Maine Restyling Note [November 2014] Maine Rule 502 has been restyled in accordance with the federal restyling conventions, and, as part of this process, the Committee has proposed some minor, nonsubstantive changes to clarify the Rule.

Advisers' Note to former M.R. Evid. 502 (February 2, 1976) There is nothing in this rule that is believed to be contrary to any Maine decision, but there are several matters on which Maine case law is silent. Subsection (a)(2) defines "representative of the client" as one having authority to obtain legal services and to act on advice rendered pursuant thereto on behalf of the client. This is an adoption of the so-called "control group" test. It narrows the privilege, confining it to communications by persons of sufficient authority to make decisions for the client. It would not protect communications from lower-level employees to lawyers to enable them to advise a decision-making superior. To illustrate by an example, if a bank teller seeks advice from the bank's attorney whether to accept as sufficient a particular endorsement, the communication would presumably be privileged because the teller would have authority to act on the advice.
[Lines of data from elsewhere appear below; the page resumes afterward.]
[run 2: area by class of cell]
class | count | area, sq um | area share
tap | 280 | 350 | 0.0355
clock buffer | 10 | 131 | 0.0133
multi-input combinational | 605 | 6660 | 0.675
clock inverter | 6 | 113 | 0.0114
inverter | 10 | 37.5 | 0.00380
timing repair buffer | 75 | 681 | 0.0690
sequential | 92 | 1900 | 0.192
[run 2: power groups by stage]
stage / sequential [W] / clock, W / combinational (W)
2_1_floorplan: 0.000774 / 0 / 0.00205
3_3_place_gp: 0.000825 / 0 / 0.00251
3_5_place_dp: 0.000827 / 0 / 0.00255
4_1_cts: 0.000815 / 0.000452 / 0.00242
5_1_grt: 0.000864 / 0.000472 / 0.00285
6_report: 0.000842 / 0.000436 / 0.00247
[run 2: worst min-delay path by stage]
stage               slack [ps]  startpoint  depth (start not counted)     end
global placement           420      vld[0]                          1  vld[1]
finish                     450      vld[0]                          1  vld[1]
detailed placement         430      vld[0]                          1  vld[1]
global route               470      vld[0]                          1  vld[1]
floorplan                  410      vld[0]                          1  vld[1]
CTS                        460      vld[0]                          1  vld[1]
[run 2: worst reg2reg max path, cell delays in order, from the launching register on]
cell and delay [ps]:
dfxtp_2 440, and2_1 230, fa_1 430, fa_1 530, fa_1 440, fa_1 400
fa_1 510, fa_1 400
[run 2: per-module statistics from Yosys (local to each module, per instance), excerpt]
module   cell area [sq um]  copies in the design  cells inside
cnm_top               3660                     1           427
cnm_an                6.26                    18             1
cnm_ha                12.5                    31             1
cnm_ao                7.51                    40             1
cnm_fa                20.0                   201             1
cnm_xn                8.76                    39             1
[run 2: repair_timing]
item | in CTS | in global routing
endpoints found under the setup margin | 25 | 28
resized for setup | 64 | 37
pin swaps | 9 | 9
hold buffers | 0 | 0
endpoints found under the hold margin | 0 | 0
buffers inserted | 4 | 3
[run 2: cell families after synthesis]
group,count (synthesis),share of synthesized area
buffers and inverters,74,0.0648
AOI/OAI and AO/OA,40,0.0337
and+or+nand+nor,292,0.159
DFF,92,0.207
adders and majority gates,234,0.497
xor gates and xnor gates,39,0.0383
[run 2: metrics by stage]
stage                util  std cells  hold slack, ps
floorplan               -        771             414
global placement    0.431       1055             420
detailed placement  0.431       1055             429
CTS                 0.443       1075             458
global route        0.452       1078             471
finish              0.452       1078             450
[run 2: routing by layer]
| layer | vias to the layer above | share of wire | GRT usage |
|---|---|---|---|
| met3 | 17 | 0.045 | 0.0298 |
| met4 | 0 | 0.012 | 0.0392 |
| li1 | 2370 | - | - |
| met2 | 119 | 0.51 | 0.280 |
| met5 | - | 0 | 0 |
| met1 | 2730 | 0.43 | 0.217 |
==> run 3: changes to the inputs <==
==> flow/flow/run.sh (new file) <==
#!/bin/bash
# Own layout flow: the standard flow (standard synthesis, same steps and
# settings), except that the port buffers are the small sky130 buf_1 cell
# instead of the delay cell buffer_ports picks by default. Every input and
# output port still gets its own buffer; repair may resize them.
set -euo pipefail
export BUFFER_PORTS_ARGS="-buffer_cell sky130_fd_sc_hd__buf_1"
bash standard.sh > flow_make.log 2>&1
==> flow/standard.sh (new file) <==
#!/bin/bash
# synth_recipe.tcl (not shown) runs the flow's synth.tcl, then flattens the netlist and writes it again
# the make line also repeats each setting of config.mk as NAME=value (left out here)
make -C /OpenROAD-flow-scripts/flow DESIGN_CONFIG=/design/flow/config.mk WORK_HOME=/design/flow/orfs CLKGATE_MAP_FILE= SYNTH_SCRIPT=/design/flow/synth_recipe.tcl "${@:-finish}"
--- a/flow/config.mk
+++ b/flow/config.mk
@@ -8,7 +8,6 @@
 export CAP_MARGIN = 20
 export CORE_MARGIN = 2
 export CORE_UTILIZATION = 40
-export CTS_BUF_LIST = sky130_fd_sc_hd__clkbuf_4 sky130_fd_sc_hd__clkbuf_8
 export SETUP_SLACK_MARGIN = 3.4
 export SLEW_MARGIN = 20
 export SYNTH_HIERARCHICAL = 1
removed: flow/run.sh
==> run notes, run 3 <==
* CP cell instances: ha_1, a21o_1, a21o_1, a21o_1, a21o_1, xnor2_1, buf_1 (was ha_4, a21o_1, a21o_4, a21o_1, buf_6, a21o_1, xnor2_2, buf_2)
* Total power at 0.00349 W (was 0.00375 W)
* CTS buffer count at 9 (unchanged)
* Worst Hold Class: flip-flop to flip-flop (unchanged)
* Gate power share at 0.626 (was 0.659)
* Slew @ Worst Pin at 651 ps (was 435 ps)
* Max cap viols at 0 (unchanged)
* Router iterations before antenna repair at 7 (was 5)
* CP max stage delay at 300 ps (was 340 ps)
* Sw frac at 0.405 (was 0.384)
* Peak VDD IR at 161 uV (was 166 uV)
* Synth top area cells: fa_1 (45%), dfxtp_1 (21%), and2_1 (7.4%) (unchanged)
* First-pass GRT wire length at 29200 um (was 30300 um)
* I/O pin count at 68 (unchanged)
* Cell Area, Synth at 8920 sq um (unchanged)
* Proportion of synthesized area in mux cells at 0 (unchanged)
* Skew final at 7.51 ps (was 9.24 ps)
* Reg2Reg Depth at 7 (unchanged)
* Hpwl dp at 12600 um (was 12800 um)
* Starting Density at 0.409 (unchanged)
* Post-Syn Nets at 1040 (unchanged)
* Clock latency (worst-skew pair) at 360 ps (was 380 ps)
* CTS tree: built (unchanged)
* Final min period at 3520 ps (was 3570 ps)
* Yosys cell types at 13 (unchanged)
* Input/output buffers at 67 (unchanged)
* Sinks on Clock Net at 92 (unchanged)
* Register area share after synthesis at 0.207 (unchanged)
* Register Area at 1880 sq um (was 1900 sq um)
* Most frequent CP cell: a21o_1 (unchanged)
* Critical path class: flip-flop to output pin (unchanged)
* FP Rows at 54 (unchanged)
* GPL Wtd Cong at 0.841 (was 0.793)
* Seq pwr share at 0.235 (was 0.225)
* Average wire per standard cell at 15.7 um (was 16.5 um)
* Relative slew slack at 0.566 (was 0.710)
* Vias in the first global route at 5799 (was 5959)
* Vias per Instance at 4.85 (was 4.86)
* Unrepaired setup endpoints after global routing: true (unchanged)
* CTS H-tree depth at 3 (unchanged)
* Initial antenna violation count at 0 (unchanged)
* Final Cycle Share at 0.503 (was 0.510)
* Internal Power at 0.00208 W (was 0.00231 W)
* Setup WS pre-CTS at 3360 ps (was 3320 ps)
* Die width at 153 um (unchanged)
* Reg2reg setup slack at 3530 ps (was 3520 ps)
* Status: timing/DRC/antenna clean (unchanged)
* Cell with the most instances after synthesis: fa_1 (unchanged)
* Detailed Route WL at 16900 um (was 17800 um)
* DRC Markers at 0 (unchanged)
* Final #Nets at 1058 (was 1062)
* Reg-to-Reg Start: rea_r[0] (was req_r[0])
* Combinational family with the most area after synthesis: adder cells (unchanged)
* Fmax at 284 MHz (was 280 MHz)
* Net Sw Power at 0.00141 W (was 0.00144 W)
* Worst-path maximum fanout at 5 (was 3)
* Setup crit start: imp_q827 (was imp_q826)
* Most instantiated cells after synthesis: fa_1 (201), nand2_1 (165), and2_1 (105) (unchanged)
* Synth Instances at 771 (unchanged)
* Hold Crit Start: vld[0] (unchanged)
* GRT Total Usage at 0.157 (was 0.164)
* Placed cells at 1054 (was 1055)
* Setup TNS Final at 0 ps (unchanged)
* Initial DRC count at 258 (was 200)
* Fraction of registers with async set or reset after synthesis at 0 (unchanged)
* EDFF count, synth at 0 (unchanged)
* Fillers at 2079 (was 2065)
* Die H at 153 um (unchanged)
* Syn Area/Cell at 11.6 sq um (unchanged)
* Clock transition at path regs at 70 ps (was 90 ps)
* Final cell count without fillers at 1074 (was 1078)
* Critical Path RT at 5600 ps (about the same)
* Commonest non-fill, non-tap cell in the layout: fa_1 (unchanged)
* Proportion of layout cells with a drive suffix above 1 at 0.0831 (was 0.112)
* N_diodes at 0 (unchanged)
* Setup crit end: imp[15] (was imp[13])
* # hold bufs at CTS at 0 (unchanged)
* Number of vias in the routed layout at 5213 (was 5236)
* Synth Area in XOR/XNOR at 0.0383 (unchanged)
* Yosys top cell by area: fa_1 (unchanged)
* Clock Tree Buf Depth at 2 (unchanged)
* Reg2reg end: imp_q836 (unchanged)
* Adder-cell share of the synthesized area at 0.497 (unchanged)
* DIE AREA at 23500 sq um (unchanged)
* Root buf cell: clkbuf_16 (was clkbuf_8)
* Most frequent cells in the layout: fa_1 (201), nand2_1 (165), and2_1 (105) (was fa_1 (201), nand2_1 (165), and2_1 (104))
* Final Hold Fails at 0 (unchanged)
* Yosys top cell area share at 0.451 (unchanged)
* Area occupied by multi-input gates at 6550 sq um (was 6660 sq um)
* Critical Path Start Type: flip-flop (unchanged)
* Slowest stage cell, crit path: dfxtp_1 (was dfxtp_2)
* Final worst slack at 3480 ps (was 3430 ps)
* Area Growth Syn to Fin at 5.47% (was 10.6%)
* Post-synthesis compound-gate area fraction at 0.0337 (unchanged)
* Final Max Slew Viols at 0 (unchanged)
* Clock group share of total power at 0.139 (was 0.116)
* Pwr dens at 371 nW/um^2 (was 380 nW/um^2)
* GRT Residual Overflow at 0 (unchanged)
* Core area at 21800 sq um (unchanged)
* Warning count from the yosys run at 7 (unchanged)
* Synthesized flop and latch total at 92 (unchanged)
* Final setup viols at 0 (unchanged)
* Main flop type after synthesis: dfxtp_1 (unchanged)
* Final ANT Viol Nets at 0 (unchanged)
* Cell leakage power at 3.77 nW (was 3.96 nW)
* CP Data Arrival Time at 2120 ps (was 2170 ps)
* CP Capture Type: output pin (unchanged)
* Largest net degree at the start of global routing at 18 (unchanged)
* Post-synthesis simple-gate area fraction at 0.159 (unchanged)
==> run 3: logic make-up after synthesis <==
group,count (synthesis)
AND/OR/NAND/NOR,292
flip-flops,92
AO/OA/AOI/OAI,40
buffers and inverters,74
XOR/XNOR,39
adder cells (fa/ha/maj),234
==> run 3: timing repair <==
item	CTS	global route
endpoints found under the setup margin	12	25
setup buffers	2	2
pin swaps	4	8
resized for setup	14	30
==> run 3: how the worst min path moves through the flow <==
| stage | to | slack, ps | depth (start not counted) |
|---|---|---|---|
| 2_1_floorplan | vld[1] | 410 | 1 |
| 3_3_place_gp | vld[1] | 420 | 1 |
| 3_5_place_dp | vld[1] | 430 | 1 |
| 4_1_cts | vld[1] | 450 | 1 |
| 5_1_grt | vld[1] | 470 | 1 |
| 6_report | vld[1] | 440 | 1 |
If, however, he gave the attorney a statement about a customer slipping on a foreign object as he was presenting a check to be cashed, there would be no privilege. This would be true even though his decision-making superiors directed him to make the statement. The distinction between a privilege and the work product rule embodied in M.R.C.P. 26(b)(3) should be emphasized. If there is a privilege, disclosure cannot be required either in discovery proceedings or at trial. The work product rule gives a qualified protection to unprivileged information prepared in anticipation of trial, which can be overcome by a showing of substantial need. It has nothing to do with admissibility at trial. Subsection (d)(6) denies a privilege between public officers or agencies and their lawyers unless the communication concerns a pending matter and the court determines that disclosure would seriously impair the conduct of the proceeding in the public interest. No Maine law on the subject has been found.
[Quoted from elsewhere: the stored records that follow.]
From an optimization exercise on the open Yosys and OpenROAD flow, aimed at small area and a short achievable clock period; shortcuts taken in it are not production practice.
Only simulation tests tie the RTL to the original design; equivalence was not proved.

Setup of fjord:
Design montgomery_kyber, start of the top module:
module montgomery_kyber(clk, a, b, out);
input clk;
input [11:0] a, b;
output [11:0] out;
wire n0;
k_nand2 un0 (.a(a[0]), .b(b[0]), .y(n0));
wire n1;
k_nand2 un1 (.a(a[0]), .b(b[1]), .y(n1));
wire n2;
k_nand2 un2 (.a(a[0]), .b(b[2]), .y(n2));
wire n3;
k_nand2 un3 (.a(a[0]), .b(b[3]), .y(n3));
wire n4;
k_nand2 un4 (.a(a[0]), .b(b[4]), .y(n4));
wire n5;
k_nand2 un5 (.a(a[0]), .b(b[5]), .y(n5));
wire n6;
k_nand2 un6 (.a(a[0]), .b(b[6]), .y(n6));
wire n7;
k_nand2 un7 (.a(a[0]), .b(b[7]), .y(n7));
wire n8;
k_nand2 un8 (.a(a[0]), .b(b[8]), .y(n8));
wire n9;
k_nand2 un9 (.a(a[0]), .b(b[9]), .y(n9));
wire n10;
k_nand2 un10 (.a(a[0]), .b(b[10]), .y(n10));
wire n11;
k_nand2 un11 (.a(a[0]), .b(b[11]), .y(n11));
wire n12;
k_nand2 un12 (.a(a[1]), .b(b[0]), .y(n12));
wire n13;
k_nand2 un13 (.a(a[1]), .b(b[1]), .y(n13));
wire n14;
k_nand2 un14 (.a(a[1]), .b(b[2]), .y(n14));
wire n15;
k_nand2 un15 (.a(a[1]), .b(b[3]), .y(n15));
wire n16;
k_nand2 un16 (.a(a[1]), .b(b[4]), .y(n16));
wire n17;
k_nand2 un17 (.a(a[1]), .b(b[5]), .y(n17));
wire n18;
k_nand2 un18 (.a(a[1]), .b(b[6]), .y(n18));
wire n19;
  ...
For scale: ~700 cells after synthesis, about 6200 sq um of cells after synthesis.
==> flow/config.mk <==
export PLATFORM = sky130hd
export DESIGN_NAME = montgomery_kyber
export DESIGN_NICKNAME = montgomery_kyber
export VERILOG_FILES = /design/flow/design.v
export SDC_FILE = /design/flow/constraint.sdc
export NUM_CORES = 4
export LEC_CHECK = 0
export CAP_MARGIN = 20
export CORE_MARGIN = 2
export CORE_UTILIZATION = 40
export SETUP_SLACK_MARGIN = 5
export SLEW_MARGIN = 20
export SYNTH_HIERARCHICAL = 1
export SYNTH_MINIMUM_KEEP_SIZE = 0
==> flow/constraint.sdc <==
create_clock -name core_clock -period 12.0 [get_ports {clk}]
set_input_delay 2.4000 -clock core_clock [delete_from_list [all_inputs] [get_ports {clk}]]
set_output_delay 2.4000 -clock core_clock [all_outputs]
set_load 0.01 [all_outputs]
standard.sh (not shown) runs the stock make flow with config.mk's settings and CLKGATE_MAP_FILE= SYNTH_SCRIPT=/design/flow/synth_recipe.tcl, a recipe that flattens the netlist after the stock synthesis.
==> flow/flow/run.sh <==
#!/bin/bash
set -euo pipefail
MARGIN=${MARGIN:-6}
bash standard.sh "SETUP_SLACK_MARGIN=$MARGIN" \
  "BUFFER_PORTS_ARGS=-buffer_cell sky130_fd_sc_hd__buf_1" finish > flow_make.log 2>&1
fjord: done, clean on timing, DRC and antenna
## Diff of input files: onyx against fjord
==> flow/flow/run.sh <==
#!/bin/bash
set -euo pipefail
MARGIN=${MARGIN:-5.5}
BUF=${BUF:-sky130_fd_sc_hd__buf_1}
RECOVER=${RECOVER:-100}
bash standard.sh "SETUP_SLACK_MARGIN=$MARGIN" \
  "BUFFER_PORTS_ARGS=-buffer_cell $BUF" "RECOVER_POWER=$RECOVER" finish > flow_make.log 2>&1
--- outcome ---
fjord → onyx: data arrival at the endpoint of the critical path shows a reduction of 0.81 ns, minimum clock period shows an increase of 1.71 ns. Looking at non-clock buffering overhead in the final layout, onyx sits 8.4 points lower than fjord does. Status: post-CTS clock slew at the launch and capture registers of the worst setup and hold paths parity (fjord, onyx). Summary of onyx over fjord: number of inserted filler cells in the final layout climbed about 16%, number of register bits inferred by synthesis barely changed. Looking at overall routing resource usage across fjord and onyx, the one that comes out lower is onyx. Taking fjord as the reference, in onyx maximum frequency went down by 0.038 GHz; sequential cell count flat; via count lost 250; transition time of the tightest slew-check pin up 0.41 ns.
What raven does differently from onyx at the input level:
==> flow/flow/run.sh <==
#!/bin/bash
set -euo pipefail
MARGIN=${MARGIN:-5.25}
BUF=${BUF:-sky130_fd_sc_hd__buf_1}
bash standard.sh "SETUP_SLACK_MARGIN=$MARGIN" \
  "BUFFER_PORTS_ARGS=-buffer_cell $BUF" finish > flow_make.log 2>&1
--- outcome ---
- onyx → raven: fraction of layout cells with a size suffix above 1 now larger, count of TritonRoute iterations in the first routing pass now smaller, number of global-route vias before repair comparable, worst max-slew margin expressed relative to the limit now larger.
- Cell area after layout, onyx and raven: lower on onyx
- First-pass GRT wire length: raven vs onyx, no meaningful difference
- raven vs onyx on global-route met1 utilization: raven is the higher one.
- Going from onyx to raven, the data arrival time of the worst path was found to have gone up by 1.35 ns.
- The core of raven is more densely filled than that of onyx.
- Fmax (onyx / raven): 0.847

* * *

montgomery_kyber, a different RTL version from the one above (not shown whole).
==> flow/config.mk <==
export PLATFORM = sky130hd
export DESIGN_NAME = montgomery_kyber
export DESIGN_NICKNAME = montgomery_kyber
export VERILOG_FILES = /design/flow/design.v
export SDC_FILE = /design/flow/constraint.sdc
export NUM_CORES = 4
export LEC_CHECK = 0
export CAP_MARGIN = 20
export CORE_MARGIN = 2
export CORE_UTILIZATION = 40
export CTS_BUF_LIST = sky130_fd_sc_hd__clkbuf_4 sky130_fd_sc_hd__clkbuf_8
export SETUP_SLACK_MARGIN = 5
export SLEW_MARGIN = 20
export SYNTH_HIERARCHICAL = 1
export SYNTH_MINIMUM_KEEP_SIZE = 0
==> flow/constraint.sdc <==
create_clock -name core_clock -period 12.0 [get_ports {clk}]
set_input_delay 2.4000 -clock core_clock [delete_from_list [all_inputs] [get_ports {clk}]]
set_output_delay 2.4000 -clock core_clock [all_outputs]
set_load 0.01 [all_outputs]
==> flow/flow/run.sh <==
#!/bin/bash
set -euo pipefail
MARGIN=${MARGIN:-5.75}
BUF=${BUF:-sky130_fd_sc_hd__buf_1}
HERE=$(cd "$(dirname "$0")" && pwd)
bash standard.sh "SETUP_SLACK_MARGIN=$MARGIN" \
  "BUFFER_PORTS_ARGS=-buffer_cell $BUF" \
  "PRE_FLOORPLAN_TCL=$HERE/downsize.tcl" finish > flow_make.log 2>&1
==> flow/flow/downsize.tcl <==
# Before floorplanning: set every combinational cell to its smallest drive
# strength (x1) so that repair_timing sizes up only the cells that need it.
# Flip-flops are left as synthesis made them.
set db [ord::get_db]
set n 0
foreach inst [[ord::get_db_block] getInsts] {
  set m [[$inst getMaster] getName]
  if {[regexp {^(sky130_fd_sc_hd__[a-z0-9]+)_([0-9]+)$} $m -> base sz] && $sz > 1 && ![string match "*__df*" $base] && ![string match "*__dl*" $base]} {
    set new [$db findMaster ${base}_1]
    if {$new ne "NULL"} {
      $inst swapMaster $new
      incr n
    }
  }
}
puts "downsize: $n cells set to x1"
Then changed:
==> flow/flow/run.sh (replaced) <==
#!/bin/bash
set -euo pipefail
MARGIN=${MARGIN:-6.0}
BUF=${BUF:-sky130_fd_sc_hd__buf_1}
RECOVER=${RECOVER:-0}
bash standard.sh "SETUP_SLACK_MARGIN=$MARGIN" \
  "BUFFER_PORTS_ARGS=-buffer_cell $BUF" "RECOVER_POWER=$RECOVER" finish > flow_make.log 2>&1
removed: flow/flow/downsize.tcl
Synthesized cell count is unchanged.
Cell count rises by a few percent.
Worst setup slack gains 0.052 ns.

static timing again, ports no longer ideal:
Ports are ideal in the flow. The routed layouts listed here were re-timed in OpenROAD.
Step 1 sets driving cells, clkbuf_16 on the clock port and buf_2 on the other inputs (assumed; they add their load-dependent delay and slew).
Step 2, shift: input delay + t, output delay - t, t = (earliest + latest rising clock arrival at the registers) / 2. This alone moves slack from input paths to output paths.
Three values: ideal, step 1, step 2; two values: the first two.
run	shift t [ns]	slack for setup (ns)	hold slack, ns	worst setup path at the end
fjord	0.284	6.054 / 6.005 / 5.720	2.567 / 2.591 / 2.875	input to register
onyx	0.285	4.345 / 4.310 / 4.595	2.680 / 2.668 / 2.954	register to output
raven	0.284	5.516 / 5.527 / 5.243	2.723 / 2.713 / 2.998	input to register
the first run of note 2	0.281	5.960 / 5.956 / 5.680	2.646 / 2.637 / 2.918	input to register
the second run of note 2	0.293	6.012 / 5.984 / 5.821	2.597 / 2.591 / 2.885	input to register
After both steps every run listed still meets setup and hold. The setup slack of fjord, which loses most, moves by -0.049 ns with the drivers and by -0.334 ns with both steps.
Advisory Committee Note (February 1, 1983) In Upjohn v. U.S., 449 U.S. 383, 101 S.Ct. 677 (1981), the United States Supreme Court disapproved of the "control group test" in federal court. The Court declined to attempt to delineate any substitute. Although the control group test is law in a minority of jurisdictions, it appears that there is no consensus in the other jurisdictions as to the best rule to govern the scope of the attorney/client privilege as applied to corporate clients. After carefully reconsidering the matter in 1982, the Advisory Committee has recommended retention of the control group test without change. It should be reemphasized that the privilege conferred by Rule 502 is independent of the "work product" doctrine which gives discovery protection to certain kinds of material developed by or under the supervision of an attorney in preparation for litigation. In many cases informational communications from employees outside the control group can be protected from civil discovery by the work product doctrine.